Aberrant RNA Splicing in Cancer and Drug Resistance

Affiliations
Review

Aberrant RNA Splicing in Cancer and Drug Resistance

Bi-Dar Wang et al. Cancers (Basel). .

Abstract

More than 95% of the 20,000 to 25,000 transcribed human genes undergo alternative RNA splicing, which increases the diversity of the proteome. Isoforms derived from the same gene can have distinct and, in some cases, opposing functions. Accumulating evidence suggests that aberrant RNA splicing is a common and driving event in cancer development and progression. Moreover, aberrant splicing events conferring drug/therapy resistance in cancer is far more common than previously envisioned. In this review, aberrant splicing events in cancer-associated genes, namely BCL2L1, FAS, HRAS, CD44, Cyclin D1, CASP2, TMPRSS2-ERG, FGFR2, VEGF, AR and KLF6, will be discussed. Also highlighted are the functional consequences of aberrant splice variants (BCR-Abl35INS, BIM-γ, IK6, p61 BRAF V600E, CD19-∆2, AR-V7 and PIK3CD-S) in promoting resistance to cancer targeted therapy or immunotherapy.

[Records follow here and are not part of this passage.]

### design/flow/config.mk
export PLATFORM = sky130hd
export DESIGN_NAME = sfx_dma
export DESIGN_NICKNAME = sfx_dma
export VERILOG_FILES = /design/flow/design.v
export SDC_FILE = /design/flow/constraint.sdc
export NUM_CORES = 4
export LEC_CHECK = 1
export CORE_UTILIZATION = 30
### design/flow/run.sh
#!/bin/bash
# OpenROAD 26Q1-2900-gdf79404cd8, Yosys 0.63+post, stock flow scripts
make -C /OpenROAD-flow-scripts/flow DESIGN_CONFIG=/design/flow/config.mk WORK_HOME=/design/flow/orfs finish
==> /design/flow/design.v <==
module alu(
    input   wire    [4:0]   opcode,
    input   wire    [15:0]  a,
    input   wire    [15:0]  b,
    output  logic   [15:0]  out
);
always_comb begin
    casez (opcode)
        5'd0:    out = a + b;
        5'd1:    out = a - b;
        5'd2:    out = $signed(a) * $signed(b);
        5'd3:    out = a & b;
        5'd4:     out = a | b;
        5'd5:    out = a ^ b;
        5'd6:    out = a << b;
        5'd7:    out = a >> b;
        5'd8:   out = $signed(a) >>> b;
        5'd9:     out = 16'(a == b);
        5'd10:    out = 16'(a != b);
        5'd11:     out = 16'($signed(a) < $signed(b));
        5'd12:     out = 16'($signed(a) <= $signed(b));
        5'd13:     out = 16'($signed(a) > $signed(b));
        5'd14:     out = 16'($signed(a) >= $signed(b));
        5'd15:    out = 16'(a < b);
        default: out = 16'b0;
    endcase
end
endmodule
module cpu
#(
    parameter CODE_ADDR_WIDTH   = 13,
    parameter DATA_ADDR_WIDTH   = 13,
    parameter STACK_DEPTH       = 5,
    parameter RSTACK_DEPTH      = 4,
    parameter FP                = (1 << 13) - (1 << 6) * 6 - 16 - 16 * 4
)
(
    input   wire                        clk,
    input   wire                        reset,           
    input   wire                        resume,          
    output  wire [CODE_ADDR_WIDTH-1:0]  code_addr,       
    input   wire [15:0]                 instruction,     
    output  wire [DATA_ADDR_WIDTH-1:0]  mem_addr,        
    input   wire [15:0]                 mem_din,         
    output  wire                        mem_dout_we,     
    output  wire [15:0]                 mem_dout         
);
reg     [STACK_DEPTH-1:0] sp;    
logic   [STACK_DEPTH-1:0] sp_new;
wire    [STACK_DEPTH-1:0] sp_plus_1  = sp + 1;
wire    [STACK_DEPTH-1:0] sp_minus_1 = sp - 1;
wire    [15:0] stack_top;        
logic   [15:0] stack_top_new;
wire    [15:0] stack_pre_top;    
logic write_to_stack;            
stack #(
    .WIDTH(STACK_DEPTH),
    .SIZE(1 << STACK_DEPTH)
)
stack(
    .clk(clk),
    .mem_dout_addr0(sp),
    .mem_dout0(stack_top),
    .mem_dout_addr1(sp_minus_1),
    .mem_dout1(stack_pre_top),
    .we(write_to_stack),
    .mem_din_addr(sp_new),
    .mem_din(stack_top_new)
);
reg     [RSTACK_DEPTH-1:0] rsp;              
logic   [RSTACK_DEPTH-1:0] rsp_new;
reg     [CODE_ADDR_WIDTH-1:0] rstack_top;    
logic   [CODE_ADDR_WIDTH-1:0] rstack_top_new;
logic write_to_rstack;                       
rstack #(
    .WIDTH(RSTACK_DEPTH),
    .SIZE(1 << RSTACK_DEPTH),
    .DATA_WIDTH(CODE_ADDR_WIDTH)
)
rstack(
    .clk(clk),
    .mem_dout_addr(rsp),
    .mem_dout(rstack_top),
    .we(write_to_rstack),
    .mem_din_addr(rsp_new),
    .mem_din(rstack_top_new)
);
wire [15:0] instr       = reset ? 18944 : instruction;  
wire [15:0] instr_simm9 = {{7{instr[8]}}, instr[8:0]};
wire [15:0] instr_imm13 = {3'b0, instr[12:0]};
wire [4:0]  opcode      = instr[14:10];
wire cmd_type   = instr[15];     
wire mode       = instr[9];      
reg     [CODE_ADDR_WIDTH-1:0] pc;    
logic   [CODE_ADDR_WIDTH-1:0] pc_new;
wire    [CODE_ADDR_WIDTH-1:0] pc_plus_1 = pc + 1;
wire    [CODE_ADDR_WIDTH-1:0] pc_jz     = (~|stack_top) ? instr_imm13[12:0] : pc_plus_1;
reg     [DATA_ADDR_WIDTH-1:0] fp;    
logic   [DATA_ADDR_WIDTH-1:0] fp_new;
reg     wait_flag;
logic   wait_flag_new;
assign code_addr = pc_new;
wire [DATA_ADDR_WIDTH-1:0] mem_abs_addr =  (mode ?
                                            fp :
                                            stack_top[DATA_ADDR_WIDTH-1:0]
                                            ) + instr_simm9[DATA_ADDR_WIDTH-1:0];
assign mem_dout_we   = (!cmd_type && opcode == 5'd17) ? 1'b1 : 1'b0;
assign mem_dout      = mode ? stack_top : stack_pre_top;
assign mem_addr = mem_abs_addr;
wire [15:0] alu_x = mode ? stack_top : stack_pre_top;
wire [15:0] alu_y = mode ? instr_simm9 : stack_top;
wire [15:0] alu_out;
wire is_alu = !cmd_type && opcode < 5'd16;
alu alu(
    .opcode(opcode),
    .a(alu_x),
    .b(alu_y),
    .out(alu_out)
);
always_comb begin
    casez ({cmd_type, opcode, wait_flag, resume})
        8'b?_??_???_?_1:     pc_new = pc_plus_1;          
        8'b?_??_???_1_0,                                  
        {1'b0, 5'd23, 2'b0}: pc_new = pc;                 
        8'b1_00_???_0_0,                                  
        8'b1_10_???_0_0:     pc_new = instr_imm13[12:0];  
        8'b1_01_???_0_0:     pc_new = pc_jz;              
        {1'b0, 5'd20, 2'b0}:  pc_new = rstack_top;         
        default:             pc_new = pc_plus_1;
    endcase
end
always_comb begin
    case ({cmd_type, opcode})
        {1'b0, 5'd18}: fp_new = fp - instr_simm9[DATA_ADDR_WIDTH-1:0];
        {1'b0, 5'd20}:    fp_new = fp + instr_simm9[DATA_ADDR_WIDTH-1:0];
        {1'b0, 5'd19}: fp_new = stack_top[DATA_ADDR_WIDTH-1:0];
        default:         fp_new = fp;
    endcase
end
always_comb begin
    casez ({cmd_type, opcode})
        6'b1_10_???: rstack_top_new = pc_plus_1;  
        default:     rstack_top_new = DATA_ADDR_WIDTH'('x);
    endcase
end
always_comb begin
    casez ({cmd_type, opcode})
        6'b1_10_???:  rsp_new = rsp + 1;  
        {1'b0, 5'd20}: rsp_new = rsp - 1;
        default:      rsp_new = rsp;
    endcase
end
always_comb begin
    casez ({cmd_type, opcode})
        6'b1_10_???: write_to_rstack = 1'b1;  
        default:     write_to_rstack = 1'b0;
    endcase
end
always_comb begin
    casez ({cmd_type, is_alu, opcode})
        {2'b00, 5'd16},
        7'b01?????:         sp_new = mode ? sp : sp_minus_1;     
        {2'b00, 5'd17}:    sp_new = mode ? sp_minus_1 : sp - 2;
        {2'b00, 5'd19},
        {7'b10_01_???}:     sp_new = sp_minus_1;                 
        {2'b00, 5'd21},
        {2'b00, 5'd22},
        7'b10_11_???:       sp_new = sp_plus_1;                  
        default:            sp_new = sp;                         
    endcase
end
always_comb begin
    casez ({cmd_type, is_alu, opcode})
        7'b01?????:         stack_top_new = alu_out;         
        {2'b00, 5'd21}: stack_top_new = instr_simm9;
        {2'b00, 5'd22}:  stack_top_new = mem_din;
        7'b10_11_???:       stack_top_new = instr_imm13;     
        default:            stack_top_new = 16'bx;
    endcase
end
always_comb begin
    casez ({cmd_type, is_alu, opcode})
        7'b01?????,                                  
        {2'b00, 5'd21},
        {2'b00, 5'd22},
        7'b10_11_???:       write_to_stack = 1'b1;   
        default:            write_to_stack = 1'b0;
    endcase
end
always_comb begin
    casez({cmd_type, opcode, resume})
        {1'b0, 5'd23, 1'b0}: wait_flag_new = 1'b1;
        {7'b?_?????_1}:      wait_flag_new = 1'b0;
        default:             wait_flag_new = wait_flag;
    endcase
end
always_ff @(posedge clk) begin
    if (reset) begin
        pc  <= {CODE_ADDR_WIDTH{1'b1}};
        sp  <= STACK_DEPTH'(0);
        rsp <= RSTACK_DEPTH'(0);
        fp  <= DATA_ADDR_WIDTH'(FP);
        wait_flag <= 1'b0;
    end else begin
        pc  <= pc_new;
        sp  <= sp_new;
        rsp <= rsp_new;
        fp  <= fp_new;
        wait_flag <= wait_flag_new;
    end
end
endmodule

To overcome drug resistance, we discuss opportunities for developing novel strategies to specifically target the aberrant splice variants or splicing machinery that generates the splice variants. Therapeutic approaches include the development of splice variant-specific siRNAs, splice switching antisense oligonucleotides, and small molecule inhibitors targeting splicing factors, splicing factor kinases or the aberrant oncogenic protein isoforms.

Keywords: alternative splicing; drug resistance; splice switching oligonucleotide; spliceosome; splicing factor; splicing factor inhibitor.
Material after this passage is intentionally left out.